= Beginning of Section =

$ cat src/rtl/sfp_writeback.sv
// sfp_writeback
//   Writeback stage that sits directly downstream of the SFP accumulator lanes.
//   Each accepted vector holds col lanes of psum_bw bits. It is buffered in a
//   2-entry FIFO and written as one SRAM word at consecutive addresses. A
//   start/done FSM runs one job of num_words vectors per start pulse.
//
// Configuration macro:
//   SFP_RELU_EN - when defined, negative lanes are clamped to zero before the
//                 FIFO push. When undefined, lanes pass through unchanged.
//
// Ports:
//   clk        in   clock, all state updates on the rising edge
//   reset      in   asynchronous active-low reset
//   start      in   job start pulse, only sampled in IDLE
//   base_addr  in   first SRAM address of the job, latched on start
//   num_words  in   number of vectors in the job, latched on start
//   in_valid   in   flushed vector valid from the SFP lanes
//   in_ready   out  stage accepts a vector this cycle
//   in_data    in   lane k at bits [k*psum_bw +: psum_bw], signed
//   mem_ready  in   SRAM can take a write this cycle
//   mem_wr     out  SRAM write strobe
//   mem_addr   out  SRAM write address
//   mem_data   out  SRAM write data (FIFO head)
//   busy       out  job in progress (FSM not IDLE)
//   done       out  one-cycle pulse at job completion
module sfp_writeback #(
  parameter int col     = 8,
  parameter int psum_bw = 16,
  parameter int addr_bw = 4
) (
  input  logic                     clk,
  input  logic                     reset,
  input  logic                     start,
  input  logic [addr_bw-1:0]       base_addr,
  input  logic [addr_bw:0]         num_words,
  input  logic                     in_valid,
  output logic                     in_ready,
  input  logic [col*psum_bw-1:0]   in_data,
  input  logic                     mem_ready,
  output logic                     mem_wr,
  output logic [addr_bw-1:0]       mem_addr,
  output logic [col*psum_bw-1:0]   mem_data,
  output logic                     busy,
  output logic                     done
);

  localparam int VW = col * psum_bw;
  localparam logic [addr_bw:0]   CNT_ONE = 1;
  localparam logic [addr_bw-1:0] PTR_ONE = 1;
  localparam logic [1:0]         FIFO_DEPTH = 2'd2;

  typedef enum logic [1:0] {
    IDLE = 2'd0,
    RUN  = 2'd1,
    DONE = 2'd2
  } state_t;

  state_t             r_state;
  state_t             w_next_state;

  logic [addr_bw:0]   r_target;
  logic [addr_bw:0]   r_acc_cnt;
  logic [addr_bw:0]   r_wr_cnt;
  logic [addr_bw-1:0] r_wr_ptr;

  logic [VW-1:0]      r_fifo [2];
  logic               r_fifo_wp;
  logic               r_fifo_rp;
  logic [1:0]         r_fifo_cnt;

  logic               w_full;
  logic               w_empty;
  logic               w_push;
  logic               w_pop;
  logic               w_start;
  logic [VW-1:0]      w_lane_data;

  assign w_full   = (r_fifo_cnt == FIFO_DEPTH);
  assign w_empty  = (r_fifo_cnt == 2'd0);
  assign w_start  = (r_state == IDLE) && start;

  // in_ready looks only at registered occupancy, so a full FIFO blocks input
  // even in a cycle where the head is being popped.
  assign in_ready = (r_state == RUN) && !w_full && (r_acc_cnt < r_target);
  assign mem_wr   = (r_state == RUN) && !w_empty && mem_ready;
  assign w_push   = in_valid && in_ready;
  assign w_pop    = mem_wr;

  assign mem_data = r_fifo[r_fifo_rp];
  assign mem_addr = r_wr_ptr;
  assign busy     = (r_state != IDLE);
  assign done     = (r_state == DONE);

  // Per-lane transform applied on the way into the FIFO.
  always_comb begin
    w_lane_data = in_data;
`ifdef SFP_RELU_EN
    for (int k = 0; k < col; k++) begin
      if (in_data[k*psum_bw + psum_bw - 1]) begin
        w_lane_data[k*psum_bw +: psum_bw] = '0;
      end
    end
`endif
  end

  // Next-state logic. RUN leaves once the registered write count has met the
  // target, so DONE follows the cycle after the last write has landed.
  always_comb begin
    w_next_state = r_state;
    case (r_state)
      IDLE: begin
        if (start) begin
          w_next_state = (num_words == '0) ? DONE : RUN;
        end
      end
      RUN: begin
        if (r_wr_cnt == r_target) begin
          w_next_state = DONE;
        end
      end
      DONE:    w_next_state = IDLE;
      default: w_next_state = IDLE;
    endcase
  end

  always_ff @(posedge clk or negedge reset) begin
    if (!reset) begin
      r_state <= IDLE;
    end else begin
      r_state <= w_next_state;
    end
  end

  // Job counters and the SRAM write pointer. The pointer wraps naturally at
  // 2^addr_bw.
  always_ff @(posedge clk or negedge reset) begin
    if (!reset) begin
      r_target  <= '0;
      r_acc_cnt <= '0;
      r_wr_cnt  <= '0;
      r_wr_ptr  <= '0;
    end else if (w_start) begin
      r_target  <= num_words;
      r_acc_cnt <= '0;
      r_wr_cnt  <= '0;
      r_wr_ptr  <= base_addr;
    end else begin
      if (w_push) begin
        r_acc_cnt <= r_acc_cnt + CNT_ONE;
      end
      if (w_pop) begin
        r_wr_cnt <= r_wr_cnt + CNT_ONE;
        r_wr_ptr <= r_wr_ptr + PTR_ONE;
      end
    end
  end

  // Two-entry FIFO with one-bit read/write pointers and an occupancy count.
  always_ff @(posedge clk or negedge reset) begin
    if (!reset) begin
      for (int i = 0; i < 2; i++) begin
        r_fifo[i] <= '0;
      end
      r_fifo_wp  <= 1'b0;
      r_fifo_rp  <= 1'b0;
      r_fifo_cnt <= 2'd0;
    end else begin
      if (w_push) begin
        r_fifo[r_fifo_wp] <= w_lane_data;
        r_fifo_wp         <= ~r_fifo_wp;
      end
      if (w_pop) begin
        r_fifo_rp <= ~r_fifo_rp;
      end
      case ({w_push, w_pop})
        2'b10:   r_fifo_cnt <= r_fifo_cnt + 2'd1;
        2'b01:   r_fifo_cnt <= r_fifo_cnt - 2'd1;
        default: r_fifo_cnt <= r_fifo_cnt;
      endcase
    end
  end

endmodule

$ cat config.mk
export PLATFORM = sky130hd
export DESIGN_NAME = sfp_writeback
export DESIGN_NICKNAME = d
export VERILOG_FILES = /design/src/rtl/sfp_writeback.sv
export SDC_FILE = /design/constraint.sdc
export NUM_CORES = 1
export LEC_CHECK = 0
export BUFFER_PORTS_ARGS = -buffer_cell sky130_fd_sc_hd__buf_2
export CAP_MARGIN = 20
export CORE_AREA = 3 3 171 173
export DETAILED_ROUTE_END_ITERATION = 6
export DIE_AREA = 0 0 174 176
export GPL_TIMING_DRIVEN = 0
export PLACE_DENSITY = 0.72
export REMOVE_ABC_BUFFERS = 1
export SYNTH_ARGS = -nofsm -noshare
export SYNTH_HDL_FRONTEND = slang
export SYNTH_SLANG_ARGS = --single-unit
$ cat constraint.sdc
create_clock -name clk -period 5.6 [get_ports clk]
set_input_delay 0.28 -clock clk [delete_from_list [all_inputs] [get_ports clk]]
set_output_delay 0.28 -clock clk [all_outputs]
set_load 0.005 [all_outputs]
==> results of run 1 <==
[cell usage after synthesis (2+ instances only)]
master and instances:
o21ai_0 14, mux2i_1 2, nor2_1 9, buf_12 10
mux2_2 375, a21oi_1 3, nand2_1 13, nand3_1 8
dfrtp_1 281, xor2_1 7, buf_6 3, nor2b_1 2
mux2_1 10, clkbuf_1 18, xnor2_1 9, buf_4 13
inv_1 9, nand4_1 3, ha_1 8
[flip-flops by register name (all words and copies together), names as in the netlist]
register / flops
mem_addr: 4
r_target: 5
r_fifo_wp: 1
r_fifo_cnt: 2
r_state: 2
r_acc_cnt: 5
r_wr_cnt: 5
r_fifo_rp: 1
r_fifo: 256
[per-layer routing]
layer  up-vias  global-route usage, %  routed length [um]
met4         0                  4.658                 684
met5         -                      0                   0
met2       218                  32.39               13680
met3        41                  4.215                1578
met1      4053                  22.69               11810
li1       3733                      -                   -
[area by class of cell]
| class | count | share of cell area [%] |
|---|---|---|
| clock inverters | 9 | 0.7560 |
| inverters | 9 | 0.2041 |
| well taps | 378 | 2.858 |
| flip-flops and latches | 281 | 42.51 |
| repair buffers | 425 | 18.27 |
| multi-input cells | 477 | 29.89 |
| clock buffers | 46 | 5.511 |
[path summary, 6_finish.rpt]
| path | from | end | slack [ps] |
|---|---|---|---|
| worst max-delay path | r_target[4] | r_fifo[169] | 2140 |
| worst min-delay path | reset | r_fifo[92] | 240 |
| worst max register to register | r_target[4] | r_fifo[169] | 2140 |
| worst min register to register | r_fifo[214] | r_fifo[214] | 490 |
| max in group asynchronous | reset | r_fifo[73] | 4450 |
| min in group clk | start | mem_addr[3] | 320 |
[what timing repair did]
action / 4_1_cts / 5_1_grt
hold buffers: 138 / 0
setup buffers: 0 / 0
endpoints found under the hold margin: 307 / 0
[kinds of logic after synthesis]
| logic type | after synthesis | share of synthesized area, % |
|---|---|---|
| xor gates and xnor gates | 16 | 1.127 |
| and+or+nand+nor | 42 | 1.631 |
| AOI/OAI and AO/OA | 24 | 1.158 |
| adders and majority gates | 8 | 0.8053 |
| muxes | 387 | 35.04 |
| buffers and inverters | 56 | 3.674 |
| DFF | 281 | 56.57 |
[power groups by stage]
stage	clock network, uW	registers [uW]	logic, uW
final	2040	3660	4360
after global routing	2180	3800	4770
after CTS	2100	3640	4400
after detailed placement	0	3670	4300
after global placement	0	3780	4220
after floorplan	0	3600	2880
[metrics by stage]
step / TNS (ps) / hold WS, ps
after floorplan: 0 / -15.59
after global placement: -476300 / 463.2
after detailed placement: 0 / 202.0
after CTS: 0 / 219.6
after global routing: 0 / 246.2
final: 0 / 241.8
==> qor.csv, run 1 <==
stage;metric;value;unit
outcome;status;completed;
grt;GRT Overall Usage;18.28;%
detailed_routing;via count;8045;
cells_and_area;Multi-input gate area;4947;um^2
floorplanning;Core ar.;27780;um^2
sta;final worst path period need;3458;ps
clock_network;Worst-path clk slew;60;ps
detailed_routing;vias per cell;4.951;
placed_design;routability cong.;0.7355;
grt;largest net degree at the start of global routing;123;
cells_and_area;share of layout cells above drive strength 1;57.18;%
grt;GR Overflow Total;0;
floorplanning;Ports;278;
critical_path;Crit path top cell by count;buf_12;
critical_path;Crit path largest cell delay;710;ps
cells_and_area;commonest non-fill, non-tap cell in the layout;mux2_2;
floorplanning;die area;30620;um^2
grt;initial antenna violation count;0;
critical_path;CP bufs+invs;3;
logic_synthesis;Synth Register Bits;281;
placed_design;final HPWL from detailed placement;17300;um
sta;count of pins over their slew limit;0;
pwr;Sw Pwr;3106;uW
placed_design;dpl ws;2103;ps
cells_and_area;fin util;59.57;%
pwr;overall power;10060;uW
logic_synthesis;Post-Synthesis Cells;814;
sta;Clock Skews;15.57;ps
sta;Slew @ Worst Pin;943.2;ps
detailed_routing;DRC viols;0;
detailed_routing;Avg WL per Cell;17.08;um
logic_synthesis;Yosys warning count;0;
pwr;sequential fraction of design power;36.4;%
clock_network;worst-skew pair later-pin latency;540;ps
clock_network;total number of H-tree levels;1;
detailed_routing;final wirelength;27760;um
cells_and_area;final cell count without fillers;1625;
logic_synthesis;EDFF count, synth;0;
floorplanning;Die H;176;um
logic_synthesis;ys async rst share;100.0;%
grt;first-pass GRT wire length;47050;um
placed_design;Placed Instances;1432;
critical_path;critical path depth in cells;8;
clock_network;CTS root buffer;clkbuf_16;
placed_design;Area after DPL;14130;um^2
logic_synthesis;sequential area share after synthesis;56.57;%
sta;Final WS setup;2142;ps
critical_path;family with the most delay on the worst path;compound AO/OA/AOI/OAI gates;
pwr;PwrDens;607.8;nW/um^2
critical_path;startpoint types;register;
detailed_routing;DRT iter0 DRCs;306;
pwr;Peak VDD IR;0.3769;mV
critical_path;Critical Path Fanout Max;28;
cells_and_area;area delta synth->final;33.14;%
sta;FMAX;0.2892;GHz
placed_design;PortBufs;277;
critical_path;reg2reg path depth;8;
detailed_routing;Initial DRT Pass Iterations;4;
detailed_routing;Detail Route Antenna Nets;0;
cells_and_area;ant diodes;0;
logic_synthesis;post-synthesis area per instance;15.27;um^2
hold_path;class of the worst hold path;in2async;
sta;final setup violation count;0;
sta;Max-slew headroom;36.89;%
critical_path;WP data arrival;3870;ps
cells_and_area;most frequent cells in the layout;mux2_2, dfrtp_1, buf_2, dlygate4sd3_1, clkbuf_16;
logic_synthesis;Synth cell types;36;
pwr;Clk network pwr share;20.3;%
sta;RSZ-0062 raised after global routing;false;
logic_synthesis;share of the synthesized area in the top cell type;56.57;%
critical_path;slowest library cell on the worst path;nor2_4;
clock_network;Inserted Clock Buffers;30;
cells_and_area;Nets;1374;
critical_path;Worst Path Required;6010;ps
floorplanning;cell row count;61;
pwr;internal power;6953;uW
logic_synthesis;Synth area leaders;dfrtp_1, mux2_2, buf_12;
floorplanning;die width;174;um
critical_path;crit path cell chain;inv_1 > ha_1 > a2111o_1 > a311o_1 > nor2_4 > buf_12 > buf_12 > mux2_2;
clock_network;Bufs on Longest Clock Path;3;
clock_network;clk sinks;281;
sta;Fin. Hold Viols;0;
cells_and_area;register area;7036;um^2
logic_synthesis;Synth Flop Type;dfrtp_1;
cells_and_area;final instance area;16550;um^2
run;MaxCap Viol Count;0;
pwr;Switching Share;30.88;%
clock_network;TritonCTS clock tree;done;
logic_synthesis;leading area contributor after synthesis;dfrtp_1;
grt;vias in the first global route;9185;
critical_path;CP Class;reg2reg;
logic_synthesis;Netlist Area Pre-Place;12430;um^2
pwr;Comb pwr share;43.3;%
floorplanning;initial core utilization;44.74;%
pwr;Lkg Pwr;0.007342;uW
cells_and_area;FILL cells;2189;
sta;crit share post-route;61.74;%
critical_path;nature of the critical path endpoint;register;
clock_network;number of gates resized after CTS;0;
No activity file was read; power rests on OpenSTA's default activity.
==> run 2, diff against run 1 <==
clock period = 3.3 ns   (was 5.6 ns; I/O delays follow)
==> run 2 against run 1 <==
  * Critical path depth stayed put
  * Core utilization is 0.077 points higher
  * Worst hold slack lost 120 ps
  * Maximum frequency increased by 14%
  * Combinational power grew 70%
  * Routed wire length rose by 0.87%
  * Count of clock-buffer cells in the layout unchanged
  * First-iteration DRC count down 7.5%
  * Sequential cell count stayed put
  * Register-to-register slack got worse by 1900 ps
  * Sequential share of layout area down 0.055 points
  * Setup slack got worse by 1900 ps
  * Largest cell class unchanged
  * Highest routed layer unchanged
==> qor.csv, run 2 (same netlist as run 1, synthesis figures left out) <==
stage;metric;value;unit
detailed_routing;Initial DRT Pass Iterations;4;
detailed_routing;via count;8091;
cells_and_area;ant diodes;0;
detailed_routing;final wirelength;28000;um
sta;final worst path period need;3026;ps
critical_path;startpoint types;register;
detailed_routing;DRC viols;0;
clock_network;CTS root buffer;clkbuf_16;
pwr;Lkg Pwr;0.007354;uW
floorplanning;Ports;278;
sta;Slew @ Worst Pin;946.6;ps
sta;RSZ-0062 raised after global routing;false;
cells_and_area;area delta synth->final;33.31;%
critical_path;WP data arrival;3440;ps
placed_design;dpl ws;-196.6;ps
grt;largest net degree at the start of global routing;123;
sta;Max-slew headroom;36.66;%
grt;initial antenna violation count;0;
detailed_routing;Avg WL per Cell;17.20;um
pwr;Peak VDD IR;0.6387;mV
detailed_routing;vias per cell;4.970;
cells_and_area;share of layout cells above drive strength 1;57.28;%
floorplanning;Core ar.;27780;um^2
sta;count of pins over their slew limit;0;
detailed_routing;DRT iter0 DRCs;283;
pwr;overall power;17110;uW
cells_and_area;Reg with most FFs;r_fifo;
critical_path;CP bufs+invs;3;
floorplanning;initial core utilization;44.74;%
hold_path;class of the worst hold path;in2async;
run;MaxCap Viol Count;0;
cells_and_area;most frequent cells in the layout;mux2_2, dfrtp_1, buf_2, dlygate4sd3_1, clkbuf_16;
critical_path;family with the most delay on the worst path;compound AO/OA/AOI/OAI gates;
floorplanning;die area;30620;um^2
sta;Clock Skews;15.02;ps
clock_network;Inserted Clock Buffers;30;
sta;final setup violation count;0;
sta;Fin. Hold Viols;0;
floorplanning;die width;174;um
pwr;PwrDens;1032;nW/um^2
critical_path;Worst Path Required;3710;ps
detailed_routing;Detail Route Antenna Nets;0;
grt;GR Overflow Total;0;
clock_network;clk sinks;281;
cells_and_area;commonest non-fill, non-tap cell in the layout;mux2_2;
outcome;status;completed;
clock_network;Worst-path clk slew;60;ps
placed_design;final HPWL from detailed placement;17300;um
cells_and_area;Nets;1377;
critical_path;Critical Path Fanout Max;28;
critical_path;CP Class;reg2reg;
clock_network;Bufs on Longest Clock Path;3;
grt;GRT Overall Usage;18.44;%
critical_path;nature of the critical path endpoint;register;
critical_path;crit path cell chain;inv_1 > ha_1 > a2111o_1 > a311o_1 > nor2_4 > buf_12 > buf_12 > mux2_2;
floorplanning;Die H;176;um
critical_path;Crit path top cell by count;buf_12;
clock_network;number of gates resized after CTS;0;
sta;Final WS setup;274.0;ps
critical_path;Crit path largest cell delay;570;ps
critical_path;slowest library cell on the worst path;a311o_1;
placed_design;PortBufs;277;
clock_network;total number of H-tree levels;1;
sta;FMAX;0.3305;GHz
floorplanning;cell row count;61;
clock_network;worst-skew pair later-pin latency;540;ps
cells_and_area;number of flip-flops in the largest register;256;
clock_network;TritonCTS clock tree;done;
sta;crit share post-route;91.70;%
grt;vias in the first global route;9211;
sta;worst hold slack;126.3;ps
placed_design;routability cong.;0.7355;
grt;first-pass GRT wire length;47350;um
==> run 2: cell count changes in the layout (fill, tap and decap cells not counted) <==
cell / previous run / this run
nor2_2: 0 / 1
buf_4: 0 / 2
==> run 2: final timing paths <==
check,startpoint,end,slack [ps],depth (start not counted)
setup / recovery,r_target[4],r_fifo[169],270,8
setup reg to reg,r_target[4],r_fifo[169],270,8
hold reg to reg,r_fifo_cnt[1],r_fifo_cnt[1],480,1
hold / removal,reset,r_fifo[92],130,2
max in group asynchronous,reset,r_fifo[188],2250,3
min in group clk,mem_ready,r_fifo_rp,210,4
==> run 2: area by class of cell <==
type | count | area (um^2)
flip-flops and latches | 281 | 7036
inverters | 9 | 33.78
well taps | 378 | 473.0
repair buffers | 427 | 3038
clock buffers | 46 | 912.1
clock inverters | 9 | 125.1
multi-input cells | 478 | 4954
fillers | 2188 | 11210
==> run 2: routing by layer <==
layer	track usage (%)	up-vias	routed length, um
li1	-	3745	-
met2	32.83	218	13880
met4	4.658	0	684
met5	0	-	0
met1	22.76	4086	11840
met3	4.237	42	1597
==> run 2: per-stage QoR <==
step	util, %	TNS (ps)	std cells	area, um^2
after CTS	59.65	0	1628	16570
after floorplan	-	-334100	767	12010
after global routing	59.65	0	1628	16570
final	59.65	0	1628	16570
after global placement	49.91	-1934220	1422	13870
after detailed placement	50.86	-10130	1432	14130
==> run 2: what timing repair did <==
| item | in CTS | in global routing |
|---|---|---|
| setup endpoints to repair | 58 | 0 |
| hold buffers | 138 | 0 |
| hold endpoints to repair | 374 | 0 |
| setup buffers | 2 | 0 |
==> run 2: where the power goes <==
part           switching, uW  internal [uW]
clock                   1340           2130
combinational           3000           4430
sequential               955           5260
==> run 2: worst register-to-register path: stages (launching register included) <==
cell	delay [ps]
dfrtp_1	380
inv_1	70
ha_1	330
a2111o_1	390
a311o_1	570
nor2_4	300
buf_12	250
buf_12	230
mux2_2	380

= End of Section =

To do |
In the material above, locate the line containing "check,startpoint,end,slack [ps],depth (start" and the line containing "buffers | 138 | 0 |". Transcribe exactly those two lines and every line between them, and nothing more.

Output for this task |
check,startpoint,end,slack [ps],depth (start not counted)
setup / recovery,r_target[4],r_fifo[169],270,8
setup reg to reg,r_target[4],r_fifo[169],270,8
hold reg to reg,r_fifo_cnt[1],r_fifo_cnt[1],480,1
hold / removal,reset,r_fifo[92],130,2
max in group asynchronous,reset,r_fifo[188],2250,3
min in group clk,mem_ready,r_fifo_rp,210,4
==> run 2: area by class of cell <==
type | count | area (um^2)
flip-flops and latches | 281 | 7036
inverters | 9 | 33.78
well taps | 378 | 473.0
repair buffers | 427 | 3038
clock buffers | 46 | 912.1
clock inverters | 9 | 125.1
multi-input cells | 478 | 4954
fillers | 2188 | 11210
==> run 2: routing by layer <==
layer	track usage (%)	up-vias	routed length, um
li1	-	3745	-
met2	32.83	218	13880
met4	4.658	0	684
met5	0	-	0
met1	22.76	4086	11840
met3	4.237	42	1597
==> run 2: per-stage QoR <==
step	util, %	TNS (ps)	std cells	area, um^2
after CTS	59.65	0	1628	16570
after floorplan	-	-334100	767	12010
after global routing	59.65	0	1628	16570
final	59.65	0	1628	16570
after global placement	49.91	-1934220	1422	13870
after detailed placement	50.86	-10130	1432	14130
==> run 2: what timing repair did <==
| item | in CTS | in global routing |
|---|---|---|
| setup endpoints to repair | 58 | 0 |
| hold buffers | 138 | 0 |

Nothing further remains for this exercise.